Light-Controlled Reactions at the Nanoscale
Physicists at the Max Planck Institute of Quantum Optics and Ludwig-Maximilians-Universität Munich in collaboration with Stanford University have used for the first time laser light to control the location of light-induced reactions on the surface of nanoparticles.
Controlling strong electromagnetic fields on nanoparticles is the key to triggering targeted molecular reactions on their surfaces. Such control over strong fields is achieved via laser light. Although laser-induced formation and breaking of molecular bonds on nanoparticle surfaces have been observed in the past, nanoscopic optical control of surface reactions has not yet been achieved.
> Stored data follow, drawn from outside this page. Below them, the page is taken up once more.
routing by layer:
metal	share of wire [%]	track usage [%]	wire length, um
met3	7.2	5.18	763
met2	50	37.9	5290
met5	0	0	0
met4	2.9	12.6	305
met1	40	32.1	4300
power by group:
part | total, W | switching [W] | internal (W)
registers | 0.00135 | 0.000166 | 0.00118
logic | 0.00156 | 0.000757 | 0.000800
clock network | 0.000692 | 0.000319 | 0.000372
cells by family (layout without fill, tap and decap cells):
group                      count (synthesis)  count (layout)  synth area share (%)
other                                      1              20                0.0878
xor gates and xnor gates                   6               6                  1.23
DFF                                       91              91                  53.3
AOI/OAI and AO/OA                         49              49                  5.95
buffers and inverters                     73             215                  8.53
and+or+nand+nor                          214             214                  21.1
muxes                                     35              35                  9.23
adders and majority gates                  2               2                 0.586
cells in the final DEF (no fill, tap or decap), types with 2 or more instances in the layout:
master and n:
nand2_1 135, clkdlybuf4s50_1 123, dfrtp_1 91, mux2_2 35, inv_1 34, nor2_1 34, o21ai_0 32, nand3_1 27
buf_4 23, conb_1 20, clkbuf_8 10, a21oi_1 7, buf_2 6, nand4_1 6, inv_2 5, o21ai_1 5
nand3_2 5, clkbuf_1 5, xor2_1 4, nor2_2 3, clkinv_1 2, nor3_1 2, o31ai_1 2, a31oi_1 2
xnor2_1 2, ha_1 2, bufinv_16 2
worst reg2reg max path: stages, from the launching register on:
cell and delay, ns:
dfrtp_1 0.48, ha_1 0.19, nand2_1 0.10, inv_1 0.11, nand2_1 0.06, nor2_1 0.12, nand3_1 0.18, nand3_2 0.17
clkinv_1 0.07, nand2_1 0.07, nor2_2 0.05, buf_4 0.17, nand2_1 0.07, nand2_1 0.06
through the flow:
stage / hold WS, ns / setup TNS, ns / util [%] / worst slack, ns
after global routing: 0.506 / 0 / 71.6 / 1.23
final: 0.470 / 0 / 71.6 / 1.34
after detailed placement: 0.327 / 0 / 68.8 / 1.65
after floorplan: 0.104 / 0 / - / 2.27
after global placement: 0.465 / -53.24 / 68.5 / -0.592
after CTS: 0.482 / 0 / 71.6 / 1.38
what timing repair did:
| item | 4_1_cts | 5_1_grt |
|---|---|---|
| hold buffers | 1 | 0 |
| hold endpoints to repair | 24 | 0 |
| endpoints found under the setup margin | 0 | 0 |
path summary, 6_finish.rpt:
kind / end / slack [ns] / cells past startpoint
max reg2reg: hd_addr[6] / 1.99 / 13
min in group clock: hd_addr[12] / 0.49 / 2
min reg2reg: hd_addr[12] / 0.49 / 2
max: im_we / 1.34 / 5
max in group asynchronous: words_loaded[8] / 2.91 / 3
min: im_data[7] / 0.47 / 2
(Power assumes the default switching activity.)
==> config.mk <==
export PLATFORM = sky130hd
export DESIGN_NAME = inv_mixcol_seq
export DESIGN_NICKNAME = d
export VERILOG_FILES = /design/src/rtl/inv_mixcol_seq.sv
export SDC_FILE = /design/constraint.sdc
export NUM_CORES = 1
export LEC_CHECK = 0
export BUFFER_PORTS_ARGS = -buffer_cell sky130_fd_sc_hd__buf_2
export CORE_UTILIZATION = 35
export DETAILED_ROUTE_END_ITERATION = 10
export HOLD_SLACK_MARGIN = 0.03
export PLACE_DENSITY = 0.64
export SLEW_MARGIN = 10
export SYNTH_ARGS = -nofsm -noshare
export SYNTH_HDL_FRONTEND = slang
export SYNTH_SLANG_ARGS = --single-unit
==> constraint.sdc <==
create_clock -name clk -period 4.45 [get_ports clk]
set_input_delay 0.445 -clock clk [delete_from_list [all_inputs] [get_ports clk]]
set_output_delay 0.445 -clock clk [all_outputs]
set_load 0.005 [all_outputs]
`src/rtl/ghost_pkg.sv`:
```
// ghost_pkg: shared ghost mode codes, ghost indices, direction constants and sequencer states
package ghost_pkg;
  typedef enum logic [3:0] {
    M_EATEN   = 4'b0001,
    M_FRIGHT  = 4'b0010,
    M_SCATTER = 4'b0100,
    M_CHASE   = 4'b1000
  } mode_t;
  typedef enum logic [1:0] {S_IDLE, S_SERVE, S_GAP} seq_t;
  localparam logic [1:0] BLINKY = 2'd0;
  localparam logic [1:0] PINKY  = 2'd1;
  localparam logic [1:0] INKY   = 2'd2;
  localparam logic [1:0] CLYDE  = 2'd3;
  localparam logic [15:0] DIR_LEFT  = 16'hFF00;
  localparam logic [15:0] DIR_RIGHT = 16'h0100;
  localparam logic [15:0] DIR_UP    = 16'h00FF;
  localparam logic [15:0] DIR_DOWN  = 16'h0001;
endpackage

```
`src/rtl/mode_timer.sv`:
```
// mode_timer: scatter/chase phase table and frightened countdown, advanced by game ticks
// Ports: clk, rst (sync, active-high); tick, power pulses in;
// gmode = global phase mode, fright_active = fright count nonzero, phase_changed = pulse on the tick that advances the phase
module mode_timer
  import ghost_pkg::*;
#(
  parameter int SCATTER_TICKS = 420,
  parameter int CHASE_TICKS   = 1200,
  parameter int FRIGHT_TICKS  = 360
) (
  input  logic  clk,
  input  logic  rst,
  input  logic  tick,
  input  logic  power,
  output mode_t gmode,
  output logic  fright_active,
  output logic  phase_changed
);
  localparam int PMAX = SCATTER_TICKS > CHASE_TICKS ? SCATTER_TICKS : CHASE_TICKS;
  localparam int PW = $clog2(PMAX + 1);
  localparam int FW = $clog2(FRIGHT_TICKS + 1);
  logic [2:0] phase;
  logic [PW-1:0] pcnt;
  logic [FW-1:0] fcnt;
  logic run;
  assign fright_active = fcnt != '0;
  // phase 7 is the endless chase, so its counter never moves
  assign run = tick && !fright_active && phase != 3'd7;
  assign phase_changed = run && pcnt <= PW'(1);
  assign gmode = phase[0] ? M_CHASE : M_SCATTER;
  always_ff @(posedge clk)
    if (rst) begin
      phase <= '0;
      pcnt <= PW'(SCATTER_TICKS);
      fcnt <= '0;
    end else begin
      fcnt <= power ? FW'(FRIGHT_TICKS) : (tick && fright_active) ? fcnt - 1'b1 : fcnt;
      phase <= phase_changed ? phase + 1'b1 : phase;
      pcnt <= phase_changed ? (phase[0] ? PW'(SCATTER_TICKS) : PW'(CHASE_TICKS)) : run ? pcnt - 1'b1 : pcnt;
    end
endmodule

```
`src/rtl/ghost_scheduler.sv`:
```
// ghost_scheduler: per-tick sweep of four ghost update windows plus per-ghost mode resolution
// Ports: sysclk, reset (sync, active-high); tick, power, ghost_eaten[4], ghost_home[4] in;
// update[4] one-hot window strobe, rotate[4] reverse request, mode[16] one-hot mode per ghost, busy, overrun (sticky)
module ghost_scheduler
  import ghost_pkg::*;
#(
  parameter int UPDATE_LEN    = 7,
  parameter int SCATTER_TICKS = 420,
  parameter int CHASE_TICKS   = 1200,
  parameter int FRIGHT_TICKS  = 360
) (
  input  logic        sysclk,
  input  logic        reset,
  input  logic        tick,
  input  logic        power,
  input  logic [3:0]  ghost_eaten,
  input  logic [3:0]  ghost_home,
  output logic [3:0]  update,
  output logic [3:0]  rotate,
  output logic [15:0] mode,
  output logic        busy,
  output logic        overrun
);
  localparam int CW = $clog2(UPDATE_LEN + 1);
  seq_t state, state_n;
  logic [1:0] ghost, ghost_n;
  logic [CW-1:0] cnt, cnt_n;
  logic pending, pending_n, last_gap, start, fright_active, phase_changed;
  logic [3:0] update_n, enter, fr, rp_set, eaten, exempt, rp;
  mode_t gmode;
  mode_t res [4];
  mode_timer #(
    .SCATTER_TICKS(SCATTER_TICKS),
    .CHASE_TICKS(CHASE_TICKS),
    .FRIGHT_TICKS(FRIGHT_TICKS)
  ) u_timer (
    .clk(sysclk),
    .rst(reset),
    .tick(tick),
    .power(power),
    .gmode(gmode),
    .fright_active(fright_active),
    .phase_changed(phase_changed)
  );
  // the gap after the last ghost is not busy, so a tick there or a queued tick restarts at once
  assign last_gap = state == S_GAP && ghost == CLYDE;
  assign busy = state != S_IDLE && !last_gap;
  assign start = (state == S_IDLE || last_gap) && (tick || pending);
  assign update = state == S_SERVE ? 4'b1 << ghost : 4'b0;
  assign update_n = state_n == S_SERVE ? 4'b1 << ghost_n : 4'b0;
  assign enter = update_n & ~update;
  assign rp_set = (phase_changed || power) ? ~eaten : 4'b0;
  always_comb begin
    state_n = state;
    ghost_n = ghost;
    cnt_n = cnt;
    pending_n = pending;
    if (start) begin
      state_n = S_SERVE;
      ghost_n = BLINKY;
      cnt_n = '0;
      pending_n = pending && tick;
    end else if (state == S_SERVE) begin
      cnt_n = cnt + 1'b1;
      state_n = cnt == CW'(UPDATE_LEN - 1) ? S_GAP : S_SERVE;
    end else if (state == S_GAP) begin
      state_n = last_gap ? S_IDLE : S_SERVE;
      ghost_n = ghost + 1'b1;
      cnt_n = '0;
    end
    if (busy && tick) pending_n = 1'b1;
  end
  always_ff @(posedge sysclk)
    if (reset) begin
      state <= S_IDLE;
      ghost <= '0;
      cnt <= '0;
      pending <= 1'b0;
      overrun <= 1'b0;
    end else begin
      state <= state_n;
      ghost <= ghost_n;
      cnt <= cnt_n;
      pending <= pending_n;
      overrun <= overrun | (busy & tick & pending);
    end
  always_comb
    for (int i = 0; i < 4; i++) begin
      res[i] = eaten[i] ? M_EATEN : (fright_active && !exempt[i]) ? M_FRIGHT : gmode;
      fr[i] = res[i] == M_FRIGHT;
    end
  // pending reversals are consumed as a window opens; a request arriving on that same edge is included
  always_ff @(posedge sysclk)
    if (reset) begin
      eaten <= '0;
      exempt <= '0;
      rp <= '0;
      rotate <= '0;
      mode <= {4{M_SCATTER}};
    end else begin
      eaten <= (ghost_eaten & fr) | (eaten & ~ghost_home);
      exempt <= power ? 4'b0 : exempt | (ghost_eaten & fr);
      rp <= (rp | rp_set) & ~enter;
      rotate <= |enter ? enter & (rp | rp_set) : state_n == S_SERVE ? rotate : 4'b0;
      for (int i = 0; i < 4; i++)
        if (!(update[i] && update_n[i])) mode[4*i+:4] <= res[i];
    end
endmodule

```
===== src/rtl/bit_serial_alu_sequencer_shift_reg.sv =====
// rtl/bit_serial_alu_sequencer_shift_reg.sv - WIDTH-bit load / shift-right / serial-in register
// Parallel load wins over shift; serial input enters at the MSB.
module serial_shift_reg #(
    parameter int WIDTH = 8
) (
    input  logic             clk_i,
    input  logic             rst_i,
    input  logic             load_i,
    input  logic [WIDTH-1:0] load_data_i,
    input  logic             shift_i,
    input  logic             serial_i,
    output logic [WIDTH-1:0] data_o
);

    logic [WIDTH-1:0] data_q;
    logic [WIDTH-1:0] data_d;

    always_comb begin
        data_d = data_q;
        if (load_i) begin
            data_d = load_data_i;
        end else if (shift_i) begin
            data_d = {serial_i, data_q[WIDTH-1:1]};
        end
    end

    always_ff @(posedge clk_i) begin
        if (rst_i) begin
            data_q <= '0;
        end else begin
            data_q <= data_d;
        end
    end

    assign data_o = data_q;

endmodule


===== src/rtl/bit_serial_alu_sequencer.sv =====
// rtl/bit_serial_alu_sequencer.sv - bit-serial operand/result sequencer around a 1-bit ALU slice
// Operands stream LSB first; the slice carry is registered and fed back next cycle.
module bit_serial_alu_sequencer
    import bit_serial_alu_sequencer_pkg::*;
#(
    parameter int WIDTH = 8
) (
    input  logic             clk_i,
    input  logic             rst_i,
    input  logic             start_i,
    input  logic [3:0]       op_i,
    input  logic             cin_i,
    input  logic [WIDTH-1:0] a_i,
    input  logic [WIDTH-1:0] b_i,
    output logic             alu_a_o,
    output logic             alu_b_o,
    output logic [3:0]       alu_f_o,
    output logic             alu_carry_o,
    input  logic             alu_result_i,
    input  logic             alu_carry_i,
    output logic             busy_o,
    output logic             done_o,
    output logic [WIDTH-1:0] result_o,
    output logic             carry_o,
    output logic             zero_o
);

    localparam int CW = (WIDTH > 1) ? $clog2(WIDTH) : 1;
    localparam logic [CW-1:0] LAST_BIT = CW'(WIDTH - 1);

    seq_state_t       state_q, state_d;
    logic [CW-1:0]    cnt_q, cnt_d;
    logic             carry_q, carry_d;
    logic [3:0]       f_q, f_d;
    logic [WIDTH-1:0] result_q, result_d;
    logic             carry_out_q, carry_out_d;
    logic             zero_q, zero_d;

    logic             accept;
    logic             shifting;
    logic [WIDTH-1:0] a_q;
    logic [WIDTH-1:0] b_q;
    logic [WIDTH-1:0] res_q;
    logic [WIDTH-1:0] res_next;
    logic             unused_bits;

    assign accept   = (state_q == ST_IDLE) && start_i;
    assign shifting = (state_q == ST_SHIFT);
    // Value res_q takes at this edge; captured directly so result_o is valid with done_o.
    assign res_next = {alu_result_i, res_q[WIDTH-1:1]};

    serial_shift_reg #(.WIDTH(WIDTH)) u_a_sr (
        .clk_i       (clk_i),
        .rst_i       (rst_i),
        .load_i      (accept),
        .load_data_i (a_i),
        .shift_i     (shifting),
        .serial_i    (1'b0),
        .data_o      (a_q)
    );

    serial_shift_reg #(.WIDTH(WIDTH)) u_b_sr (
        .clk_i       (clk_i),
        .rst_i       (rst_i),
        .load_i      (accept),
        .load_data_i (b_i),
        .shift_i     (shifting),
        .serial_i    (1'b0),
        .data_o      (b_q)
    );

    serial_shift_reg #(.WIDTH(WIDTH)) u_res_sr (
        .clk_i       (clk_i),
        .rst_i       (rst_i),
        .load_i      (accept),
        .load_data_i ({WIDTH{1'b0}}),
        .shift_i     (shifting),
        .serial_i    (alu_result_i),
        .data_o      (res_q)
    );

    assign unused_bits = ^{a_q[WIDTH-1:1], b_q[WIDTH-1:1]};

    always_comb begin
        state_d     = state_q;
        cnt_d       = cnt_q;
        carry_d     = carry_q;
        f_d         = f_q;
        result_d    = result_q;
        carry_out_d = carry_out_q;
        zero_d      = zero_q;
        case (state_q)
            ST_IDLE: begin
                if (start_i) begin
                    state_d = ST_SHIFT;
                    cnt_d   = '0;
                    carry_d = cin_i;
                    f_d     = op_i;
                end
            end
            ST_SHIFT: begin
                carry_d = alu_carry_i;
                if (cnt_q == LAST_BIT) begin
                    state_d     = ST_DONE;
                    result_d    = res_next;
                    carry_out_d = alu_carry_i;
                    zero_d      = (res_next == '0);
                end else begin
                    cnt_d = cnt_q + 1'b1;
                end
            end
            ST_DONE: begin
                state_d = ST_IDLE;
            end
            default: begin
                state_d = ST_IDLE;
            end
        endcase
    end

    always_ff @(posedge clk_i) begin
        if (rst_i) begin
            state_q     <= ST_IDLE;
            cnt_q       <= '0;
            carry_q     <= 1'b0;
            f_q         <= 4'd0;
            result_q    <= '0;
            carry_out_q <= 1'b0;
            zero_q      <= 1'b0;
        end else begin
            state_q     <= state_d;
            cnt_q       <= cnt_d;
            carry_q     <= carry_d;
            f_q         <= f_d;
            result_q    <= result_d;
            carry_out_q <= carry_out_d;
            zero_q      <= zero_d;
        end
    end

    assign alu_a_o     = shifting & a_q[0];
    assign alu_b_o     = shifting & b_q[0];
    assign alu_carry_o = shifting & carry_q;
    assign alu_f_o     = f_q;
    assign busy_o      = (state_q == ST_SHIFT) || (state_q == ST_DONE);
    assign done_o      = (state_q == ST_DONE);
    assign result_o    = result_q;
    assign carry_o     = carry_out_q;
    assign zero_o      = zero_q;

endmodule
An international team led by Dr. Boris Bergues and Prof. Matthias Kling at Ludwig-Maximilians-Universität (LMU) and the Max Planck Institute of Quantum Optics (MPQ) in collaboration with Stanford University has now closed this gap. The physicists determined for the first time the location of light-induced molecular reactions on the surface of isolated silicon dioxide nanoparticles using ultrashort laser pulses.
There is hustle and bustle on the surface of nanoparticles. Molecules dock, dissolve and change their location. All this drives chemical reactions, changes matter and even gives rise to new materials. The events in the nanocosmos can be controlled with the help of electromagnetic fields. This has now been demonstrated by a team led by Dr. Boris Bergues and Prof. Matthias Kling from the Ultrafast Electronics and Nanophotonics Group. To this end, the researchers used strong, femtosecond-laser pulses to generate localized fields on the surfaces of isolated nanoparticles. A femtosecond is one millionth of a billionth of a second.
Using so-called reaction nanoscopy, a new technique recently developed in the same group, the physicists were able to image the reaction site and birthplace of molecular fragments on the surface of silica nanoparticles - at a resolution better than 20 nanometers. The nanoscopic spatial control, achievable at even higher resolution, was brought about by the scientists by superimposing the fields of two laser pulses with different color, and controlled waveform and polarization. Thereby, they had to set the time delay between the two pulses with attosecond accuracy. An attosecond is still a thousand times shorter than a femtosecond. When interacting with this tailored light, the surface of the nanoparticles and the molecules adsorbed there were ionized at targeted sites, leading to the dissociation of the molecules into different fragments.
"Molecular surface reactions on nanoparticles play a fundamental role in nanocatalysis. They could be a key to clean energy production, in particular via photocatalytic water splitting," explains Matthias Kling. "Our results also pave the way for tracking photocatalytic reactions on nanoparticles not only with nanometer spatial resolution, but also with femtosecond temporal resolution. This will provide detailed insights into the surface processes on the natural spatial and temporal scales of their dynamics," adds Boris Bergues.
The scientists anticipate that this promising new approach can be applied to numerous complex isolated nanostructured materials.